It’s a celebration of marinated meat, slowly roasted on a vertical spit, shaved off into thin slices, and typically served in a warm flatbread or pita.
Shawarma’s rich, aromatic flavours come from a unique blend of spices, making every bite a journey through the bold and vibrant tastes of Lebanese cuisine.
What Is Shawarma?
Shawarma is a traditional Lebanese dish made from seasoned slices of meat, usually lamb, beef, or chicken, that are marinated for hours in a mixture of spices, herbs, and sometimes yogurt or lemon juice.
The meat is stacked in a vertical rotisserie and slowly cooked as it turns, resulting in tender, juicy layers infused with deep, savoury flavours.
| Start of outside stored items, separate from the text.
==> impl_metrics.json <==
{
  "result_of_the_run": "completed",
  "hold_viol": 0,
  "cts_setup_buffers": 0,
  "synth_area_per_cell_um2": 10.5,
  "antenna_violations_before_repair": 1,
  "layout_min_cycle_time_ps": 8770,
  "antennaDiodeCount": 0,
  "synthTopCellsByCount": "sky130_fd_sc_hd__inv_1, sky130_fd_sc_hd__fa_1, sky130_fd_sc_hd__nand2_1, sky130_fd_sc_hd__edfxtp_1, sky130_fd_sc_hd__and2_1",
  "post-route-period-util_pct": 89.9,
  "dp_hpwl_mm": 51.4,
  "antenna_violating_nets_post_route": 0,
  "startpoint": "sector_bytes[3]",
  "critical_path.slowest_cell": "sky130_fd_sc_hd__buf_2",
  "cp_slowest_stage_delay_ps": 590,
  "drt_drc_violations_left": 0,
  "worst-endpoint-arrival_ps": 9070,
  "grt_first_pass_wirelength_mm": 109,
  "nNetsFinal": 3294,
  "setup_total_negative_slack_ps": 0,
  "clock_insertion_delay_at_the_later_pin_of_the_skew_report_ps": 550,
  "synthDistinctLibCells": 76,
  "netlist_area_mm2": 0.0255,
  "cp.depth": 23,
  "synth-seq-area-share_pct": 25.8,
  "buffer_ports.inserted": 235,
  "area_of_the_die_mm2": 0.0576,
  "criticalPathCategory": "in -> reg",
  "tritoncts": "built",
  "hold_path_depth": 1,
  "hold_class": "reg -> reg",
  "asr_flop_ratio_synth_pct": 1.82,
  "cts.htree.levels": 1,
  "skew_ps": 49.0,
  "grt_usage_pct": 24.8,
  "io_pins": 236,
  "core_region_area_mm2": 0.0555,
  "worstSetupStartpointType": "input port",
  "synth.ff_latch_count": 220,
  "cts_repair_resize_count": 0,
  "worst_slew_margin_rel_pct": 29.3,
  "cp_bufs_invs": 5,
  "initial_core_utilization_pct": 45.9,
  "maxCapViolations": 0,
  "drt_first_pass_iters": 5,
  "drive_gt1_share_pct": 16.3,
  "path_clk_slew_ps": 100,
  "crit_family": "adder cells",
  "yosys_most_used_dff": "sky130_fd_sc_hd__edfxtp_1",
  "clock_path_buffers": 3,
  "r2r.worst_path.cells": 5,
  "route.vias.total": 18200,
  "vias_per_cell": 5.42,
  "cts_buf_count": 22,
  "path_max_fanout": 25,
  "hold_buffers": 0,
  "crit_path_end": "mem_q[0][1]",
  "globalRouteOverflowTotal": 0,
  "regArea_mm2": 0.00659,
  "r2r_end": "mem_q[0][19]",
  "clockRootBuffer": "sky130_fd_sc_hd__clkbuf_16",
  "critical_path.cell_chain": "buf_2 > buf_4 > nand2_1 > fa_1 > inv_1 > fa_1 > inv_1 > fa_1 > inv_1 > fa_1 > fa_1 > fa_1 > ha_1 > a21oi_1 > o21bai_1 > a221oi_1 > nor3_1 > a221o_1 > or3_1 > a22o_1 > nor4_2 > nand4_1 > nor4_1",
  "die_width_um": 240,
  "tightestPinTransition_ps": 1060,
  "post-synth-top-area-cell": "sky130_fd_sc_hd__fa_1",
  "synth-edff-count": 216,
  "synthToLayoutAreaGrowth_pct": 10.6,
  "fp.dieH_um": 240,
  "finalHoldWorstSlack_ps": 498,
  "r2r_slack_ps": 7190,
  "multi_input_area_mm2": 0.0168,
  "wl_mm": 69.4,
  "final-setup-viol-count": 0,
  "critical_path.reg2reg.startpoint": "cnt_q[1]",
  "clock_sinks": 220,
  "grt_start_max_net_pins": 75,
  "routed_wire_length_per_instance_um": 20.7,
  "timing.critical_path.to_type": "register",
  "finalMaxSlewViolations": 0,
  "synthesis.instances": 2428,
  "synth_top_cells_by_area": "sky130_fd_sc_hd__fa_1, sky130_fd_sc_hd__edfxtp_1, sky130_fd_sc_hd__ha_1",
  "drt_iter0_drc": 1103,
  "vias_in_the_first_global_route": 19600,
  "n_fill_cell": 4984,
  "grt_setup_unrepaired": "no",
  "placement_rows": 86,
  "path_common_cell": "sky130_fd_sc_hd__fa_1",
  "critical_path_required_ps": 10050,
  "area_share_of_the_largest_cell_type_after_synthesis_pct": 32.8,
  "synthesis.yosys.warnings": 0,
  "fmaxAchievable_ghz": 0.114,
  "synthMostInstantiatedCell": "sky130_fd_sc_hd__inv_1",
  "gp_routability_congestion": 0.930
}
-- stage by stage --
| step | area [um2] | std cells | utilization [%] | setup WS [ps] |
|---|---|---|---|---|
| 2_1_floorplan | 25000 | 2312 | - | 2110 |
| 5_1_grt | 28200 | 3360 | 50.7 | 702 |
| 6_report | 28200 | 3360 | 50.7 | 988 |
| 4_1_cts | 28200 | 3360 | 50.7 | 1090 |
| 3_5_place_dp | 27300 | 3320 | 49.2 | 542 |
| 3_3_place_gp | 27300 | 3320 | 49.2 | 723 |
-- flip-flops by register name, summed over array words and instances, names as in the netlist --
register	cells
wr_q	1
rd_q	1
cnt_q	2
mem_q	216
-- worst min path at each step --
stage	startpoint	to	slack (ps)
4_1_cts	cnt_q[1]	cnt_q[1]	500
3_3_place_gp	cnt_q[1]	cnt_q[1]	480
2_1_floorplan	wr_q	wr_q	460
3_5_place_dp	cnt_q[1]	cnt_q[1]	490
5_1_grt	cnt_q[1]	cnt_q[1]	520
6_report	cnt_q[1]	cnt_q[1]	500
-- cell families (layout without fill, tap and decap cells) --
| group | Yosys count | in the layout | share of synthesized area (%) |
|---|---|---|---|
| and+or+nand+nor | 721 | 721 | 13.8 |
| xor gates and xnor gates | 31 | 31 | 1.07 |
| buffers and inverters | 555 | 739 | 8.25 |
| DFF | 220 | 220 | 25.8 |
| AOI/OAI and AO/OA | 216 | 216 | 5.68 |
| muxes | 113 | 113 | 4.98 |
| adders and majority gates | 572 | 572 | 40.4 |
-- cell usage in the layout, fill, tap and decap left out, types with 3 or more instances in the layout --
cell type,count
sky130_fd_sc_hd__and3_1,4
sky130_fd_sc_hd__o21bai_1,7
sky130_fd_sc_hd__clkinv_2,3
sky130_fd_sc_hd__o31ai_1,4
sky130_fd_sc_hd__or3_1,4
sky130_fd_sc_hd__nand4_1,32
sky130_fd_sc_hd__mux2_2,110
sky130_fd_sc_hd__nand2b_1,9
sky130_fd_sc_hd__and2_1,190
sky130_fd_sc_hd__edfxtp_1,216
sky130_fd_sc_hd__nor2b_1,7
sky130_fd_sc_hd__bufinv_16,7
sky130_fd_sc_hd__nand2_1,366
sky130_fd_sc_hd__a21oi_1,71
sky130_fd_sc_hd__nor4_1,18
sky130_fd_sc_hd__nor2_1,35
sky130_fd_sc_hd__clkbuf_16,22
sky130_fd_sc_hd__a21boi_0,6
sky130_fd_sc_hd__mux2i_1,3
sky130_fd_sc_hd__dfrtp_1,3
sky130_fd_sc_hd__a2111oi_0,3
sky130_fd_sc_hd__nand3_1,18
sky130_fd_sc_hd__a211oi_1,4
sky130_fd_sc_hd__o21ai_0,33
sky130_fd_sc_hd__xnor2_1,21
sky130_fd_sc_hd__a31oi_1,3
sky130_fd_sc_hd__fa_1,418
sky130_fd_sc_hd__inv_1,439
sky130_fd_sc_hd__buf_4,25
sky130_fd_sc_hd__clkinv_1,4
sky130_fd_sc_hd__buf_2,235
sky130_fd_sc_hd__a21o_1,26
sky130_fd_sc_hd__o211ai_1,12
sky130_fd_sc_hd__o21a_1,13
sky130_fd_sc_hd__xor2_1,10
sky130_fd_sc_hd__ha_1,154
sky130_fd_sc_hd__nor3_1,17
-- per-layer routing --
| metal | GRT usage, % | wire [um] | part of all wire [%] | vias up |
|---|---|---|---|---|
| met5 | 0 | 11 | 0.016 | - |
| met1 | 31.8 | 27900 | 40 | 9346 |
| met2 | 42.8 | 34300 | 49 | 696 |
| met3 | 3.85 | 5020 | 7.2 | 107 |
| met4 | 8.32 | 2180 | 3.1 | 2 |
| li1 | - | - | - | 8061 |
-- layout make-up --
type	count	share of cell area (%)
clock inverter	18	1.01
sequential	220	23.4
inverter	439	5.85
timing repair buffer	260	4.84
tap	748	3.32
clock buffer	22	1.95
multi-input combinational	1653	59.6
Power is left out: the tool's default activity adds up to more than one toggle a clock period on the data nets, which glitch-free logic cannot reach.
As the outer layer of meat becomes golden and crispy, it’s thinly shaved off and served in a variety of ways.
In Lebanon, shawarma is often wrapped in flatbread or served on a plate alongside pickles, garlic sauce (known as toum), and fresh vegetables.
Whether you’re enjoying it as a quick snack from a street vendor or as part of a larger meal, shawarma offers a burst of savoury goodness in every bite.
Ingredients and Taste
What makes shawarma truly special is the careful combination of ingredients that go into both the marinade and the final dish.
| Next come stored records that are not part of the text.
<file path="src/rtl/core/bcte_pkg.sv">
// bcte_pkg: shared types and constants of the block cache tag engine
// no dependencies
package bcte_pkg;

	localparam int unsigned Entries    = 16;
	localparam int unsigned IdxW       = $clog2(Entries);
	localparam int unsigned EntryBytes = 65536;
	localparam int unsigned QDepth     = 2;

	typedef enum logic [1:0] {
		CMD_LOOKUP = 2'd0,
		CMD_FILL   = 2'd1,
		CMD_WRITE  = 2'd2,
		CMD_INVALL = 2'd3
	} cmd_t;

	// classified request handed from front to back
	typedef struct packed {
		cmd_t        cmd;
		logic [7:0]  device_id;
		logic [63:0] start_sector;
		logic [31:0] sector_total;
		logic        fits;
		logic        start_ovf;
	} req_t;

	typedef struct packed {
		logic       hit;
		logic       cacheable;
		logic [3:0] entry_index;
		logic [4:0] invalidated;
	} rsp_t;

endpackage

</file>
<file path="src/rtl/core/bcte_back.sv">
// bcte_back: scans the tag store one entry per cycle and executes commands
// depends on bcte_pkg
module bcte_back import bcte_pkg::*; (
	input  logic clk,
	input  logic arst_n,
	input  logic req_valid,
	input  req_t req,
	output logic req_take,
	output logic empty,
	input  logic pop,
	output rsp_t rsp
);

	typedef enum logic [3:0] {
		ST_IDLE = 4'b0001,
		ST_SCAN = 4'b0010,
		ST_DONE = 4'b0100,
		ST_OUT  = 4'b1000
	} state_t;

	state_t            state_q;
	logic [Entries-1:0] valid_q;
	logic [7:0]        dev_q   [Entries];
	logic [63:0]       start_q [Entries];
	logic [31:0]       count_q [Entries];
	logic [63:0]       age_q   [Entries];
	logic [63:0]       clock_q;
	req_t              cur_q;
	logic [IdxW-1:0]   idx_q;
	logic              found_q;
	logic [IdxW-1:0]   best_q;
	logic [63:0]       best_age_q;
	logic              inv_found_q;
	logic [4:0]        ninv_q;
	rsp_t              rsp_q;
	logic              last;
	logic              tag_hit;
	logic              overlap;
	logic [63:0]       a_end, b_end;

	assign last     = (idx_q == IdxW'(Entries - 1));
	assign req_take = (state_q == ST_IDLE) && req_valid;
	assign empty    = (state_q != ST_OUT);
	assign rsp      = rsp_q;

	// compare of the current entry against the request
	always_comb begin
		tag_hit = valid_q[idx_q] && dev_q[idx_q] == cur_q.device_id &&
		          start_q[idx_q] == cur_q.start_sector &&
		          count_q[idx_q] == cur_q.sector_total;
		a_end   = start_q[idx_q] + 64'(count_q[idx_q]);
		b_end   = cur_q.start_sector + 64'(cur_q.sector_total);
		overlap = valid_q[idx_q] && dev_q[idx_q] == cur_q.device_id &&
		          ((start_q[idx_q] > 64'hFFFF_FFFF_FFFF_FFFF - 64'(count_q[idx_q])) ||
		           cur_q.start_ovf ||
		           (start_q[idx_q] < b_end && cur_q.start_sector < a_end));
	end

	// tag payload store
	always_ff @(posedge clk) begin
		if (state_q == ST_SCAN && cur_q.cmd == CMD_LOOKUP && cur_q.fits &&
		    !found_q && tag_hit) begin
			age_q[idx_q] <= clock_q + 64'd1;
		end
		if (state_q == ST_DONE && cur_q.cmd == CMD_FILL && cur_q.fits) begin
			dev_q[best_q]   <= cur_q.device_id;
			start_q[best_q] <= cur_q.start_sector;
			count_q[best_q] <= cur_q.sector_total;
			age_q[best_q]   <= clock_q + 64'd1;
		end
		if (state_q == ST_SCAN && cur_q.cmd == CMD_INVALL) begin
			dev_q[idx_q]   <= '0;
			start_q[idx_q] <= '0;
			count_q[idx_q] <= '0;
			age_q[idx_q]   <= '0;
		end
		if (req_take) cur_q <= req;
	end

	// sequencer, valid bits and scan bookkeeping
	always_ff @(posedge clk or negedge arst_n) begin
		if (!arst_n) begin
			state_q     <= ST_IDLE;
			valid_q     <= '0;
			clock_q     <= '0;
			idx_q       <= '0;
			found_q     <= 1'b0;
			best_q      <= '0;
			best_age_q  <= '0;
			inv_found_q <= 1'b0;
			ninv_q      <= '0;
			rsp_q       <= '0;
		end else begin
			unique case (state_q)
				ST_IDLE: begin
					if (req_valid) begin
						state_q     <= ST_SCAN;
						idx_q       <= '0;
						found_q     <= 1'b0;
						best_q      <= '0;
						inv_found_q <= 1'b0;
						ninv_q      <= '0;
					end
				end
				ST_SCAN: begin
					case (cur_q.cmd)
						CMD_LOOKUP: begin
							if (cur_q.fits && !found_q && tag_hit) begin
								found_q <= 1'b1;
								best_q  <= idx_q;
								clock_q <= clock_q + 64'd1;
							end
						end
						CMD_FILL: begin
							if (!inv_found_q) begin
								if (!valid_q[idx_q]) begin
									inv_found_q <= 1'b1;
									best_q      <= idx_q;
								end else if (idx_q == '0 || age_q[idx_q] < best_age_q) begin
									best_q     <= idx_q;
									best_age_q <= age_q[idx_q];
								end
							end
						end
						CMD_WRITE: begin
							if (overlap) begin
								valid_q[idx_q] <= 1'b0;
								ninv_q         <= ninv_q + 5'd1;
							end
						end
						default: begin
							if (valid_q[idx_q]) ninv_q <= ninv_q + 5'd1;
							valid_q[idx_q] <= 1'b0;
						end
					endcase
					if (last) state_q <= ST_DONE;
					else      idx_q   <= idx_q + 1'b1;
				end
				ST_DONE: begin
					rsp_q.cacheable   <= cur_q.fits && cur_q.cmd != CMD_INVALL;
					rsp_q.hit         <= cur_q.cmd == CMD_LOOKUP && found_q;
					rsp_q.invalidated <= (cur_q.cmd == CMD_WRITE || cur_q.cmd == CMD_INVALL)
					                     ? ninv_q : 5'd0;
					rsp_q.entry_index <= '0;
					if ((cur_q.cmd == CMD_LOOKUP && found_q) ||
					    (cur_q.cmd == CMD_FILL && cur_q.fits)) begin
						rsp_q.entry_index <= 4'(best_q);
					end
					if (cur_q.cmd == CMD_FILL && cur_q.fits) begin
						valid_q[best_q] <= 1'b1;
						clock_q         <= clock_q + 64'd1;
					end
					if (cur_q.cmd == CMD_INVALL) clock_q <= '0;
					state_q <= ST_OUT;
				end
				ST_OUT: begin
					if (pop) state_q <= ST_IDLE;
				end
				default: state_q <= ST_IDLE;
			endcase
		end
	end

endmodule

</file>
The marinade typically consists of garlic, cumin, coriander, paprika, cinnamon, and a hint of ground cloves, all of which contribute to shawarma’s distinctive taste.
Depending on the region or family recipe, other spices like turmeric, cardamom, or sumac might also be used, adding further complexity.
For chicken shawarma, yogurt or lemon juice is often added to the marinade, lending a tangy note that balances the richness of the meat.
When it comes to taste, shawarma is a masterpiece of contrasts. The meat, slowly roasted, develops a smoky, charred flavour on the outside while remaining tender and juicy within.
The spices create layers of warmth and subtle heat, with each bite offering a harmonious blend of savoury, tangy, and slightly sweet undertones.
Paired with the sharpness of pickled vegetables and the creamy, garlicky toum, shawarma delivers a bold yet balanced flavour profile that makes it hard to resist.
A Taste of History
Shawarma has a rich history that spans centuries and cultures, with its roots tracing back to the Levant and Ottoman Empire. In Lebanon, shawarma became a cornerstone of street food culture, where vendors set up rotisseries to serve the bustling crowds.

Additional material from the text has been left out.